For the same reason there's a SysWOW64 version of almost every other Microsoft binary: compatibility with 32bit applications. Maybe no one will ever use it, but as soon as Microsoft stops distributing the 32bit version of the binary, be it calc.exe or ping.exe or Bubbles.scr, someone, somewhere, using some crappy old 32bit app, will complain.

Ryan Ries
  • 55,011
  • 9
  • 138
  • 197
  • 2
    I know of 1 example where I've seen this first hand. TrendMicro Antivirus (one of the 10.0 versions) threw a fit if you removed the 32-bit version of either userinit.exe or winlogon.exe.
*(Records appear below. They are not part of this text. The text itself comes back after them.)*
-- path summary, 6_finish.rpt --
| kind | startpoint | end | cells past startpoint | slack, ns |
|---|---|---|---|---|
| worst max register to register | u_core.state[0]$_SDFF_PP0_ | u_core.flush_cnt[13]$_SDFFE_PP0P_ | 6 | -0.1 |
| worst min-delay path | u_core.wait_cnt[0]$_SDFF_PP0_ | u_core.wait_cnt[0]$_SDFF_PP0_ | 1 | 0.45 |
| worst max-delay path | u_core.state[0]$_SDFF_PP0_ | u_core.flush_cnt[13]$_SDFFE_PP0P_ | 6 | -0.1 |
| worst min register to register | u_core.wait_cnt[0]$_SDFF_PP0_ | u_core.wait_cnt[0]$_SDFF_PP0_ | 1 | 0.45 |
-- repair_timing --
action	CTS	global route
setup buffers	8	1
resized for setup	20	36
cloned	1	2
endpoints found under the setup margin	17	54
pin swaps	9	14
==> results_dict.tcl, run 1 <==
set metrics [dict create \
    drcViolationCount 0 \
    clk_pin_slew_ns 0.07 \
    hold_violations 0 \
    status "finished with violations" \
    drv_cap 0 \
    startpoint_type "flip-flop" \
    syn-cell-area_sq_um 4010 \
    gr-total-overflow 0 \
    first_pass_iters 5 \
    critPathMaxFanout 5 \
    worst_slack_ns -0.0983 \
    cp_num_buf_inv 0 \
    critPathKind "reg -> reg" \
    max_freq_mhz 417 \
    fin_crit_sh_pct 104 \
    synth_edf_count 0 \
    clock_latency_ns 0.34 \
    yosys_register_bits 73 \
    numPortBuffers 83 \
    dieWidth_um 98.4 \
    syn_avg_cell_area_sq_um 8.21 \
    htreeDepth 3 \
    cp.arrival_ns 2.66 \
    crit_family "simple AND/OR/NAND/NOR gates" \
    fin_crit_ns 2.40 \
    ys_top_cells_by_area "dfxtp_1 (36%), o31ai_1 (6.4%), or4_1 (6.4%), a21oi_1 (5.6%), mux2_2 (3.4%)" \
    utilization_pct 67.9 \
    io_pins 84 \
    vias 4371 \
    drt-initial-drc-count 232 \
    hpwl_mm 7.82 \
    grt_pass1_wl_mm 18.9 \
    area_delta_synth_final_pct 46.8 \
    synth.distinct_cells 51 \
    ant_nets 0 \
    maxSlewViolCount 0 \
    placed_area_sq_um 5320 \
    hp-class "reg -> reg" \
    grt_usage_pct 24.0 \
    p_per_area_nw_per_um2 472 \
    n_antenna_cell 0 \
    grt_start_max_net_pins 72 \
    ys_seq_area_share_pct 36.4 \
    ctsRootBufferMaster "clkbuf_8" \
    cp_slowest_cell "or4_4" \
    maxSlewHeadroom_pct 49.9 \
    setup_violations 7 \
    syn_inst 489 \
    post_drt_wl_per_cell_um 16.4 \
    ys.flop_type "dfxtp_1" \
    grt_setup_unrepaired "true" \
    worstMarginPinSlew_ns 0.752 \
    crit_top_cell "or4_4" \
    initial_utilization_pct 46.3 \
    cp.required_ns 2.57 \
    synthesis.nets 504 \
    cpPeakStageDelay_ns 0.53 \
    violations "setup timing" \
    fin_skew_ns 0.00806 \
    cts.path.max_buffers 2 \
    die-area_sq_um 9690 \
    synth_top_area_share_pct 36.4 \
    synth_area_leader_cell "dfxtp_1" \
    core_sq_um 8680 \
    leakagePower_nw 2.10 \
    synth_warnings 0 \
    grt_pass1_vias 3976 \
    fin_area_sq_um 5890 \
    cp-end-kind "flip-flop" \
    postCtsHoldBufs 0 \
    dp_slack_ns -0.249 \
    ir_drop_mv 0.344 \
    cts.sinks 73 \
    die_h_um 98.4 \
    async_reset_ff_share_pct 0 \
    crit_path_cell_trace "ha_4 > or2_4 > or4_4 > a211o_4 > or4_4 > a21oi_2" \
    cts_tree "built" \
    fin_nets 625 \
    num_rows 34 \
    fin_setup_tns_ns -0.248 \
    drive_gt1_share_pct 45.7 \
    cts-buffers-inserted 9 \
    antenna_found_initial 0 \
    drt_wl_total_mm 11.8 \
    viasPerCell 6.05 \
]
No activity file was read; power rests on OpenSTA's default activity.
TM thought a rootkit tried to take over the machine. I had a user with a full C: drive that tried to delete the entire folder to make room. That's how we discovered this. – Tonny Apr 26 '13 at 21:49
3

That would be the 32-bit version. Believe it or not, SysWOW64 is where the 32-bit binaries are. WOW64 stands for Windows-on-windows64, i.e. the 32-bit stuff that can on top of the real 64-bit system.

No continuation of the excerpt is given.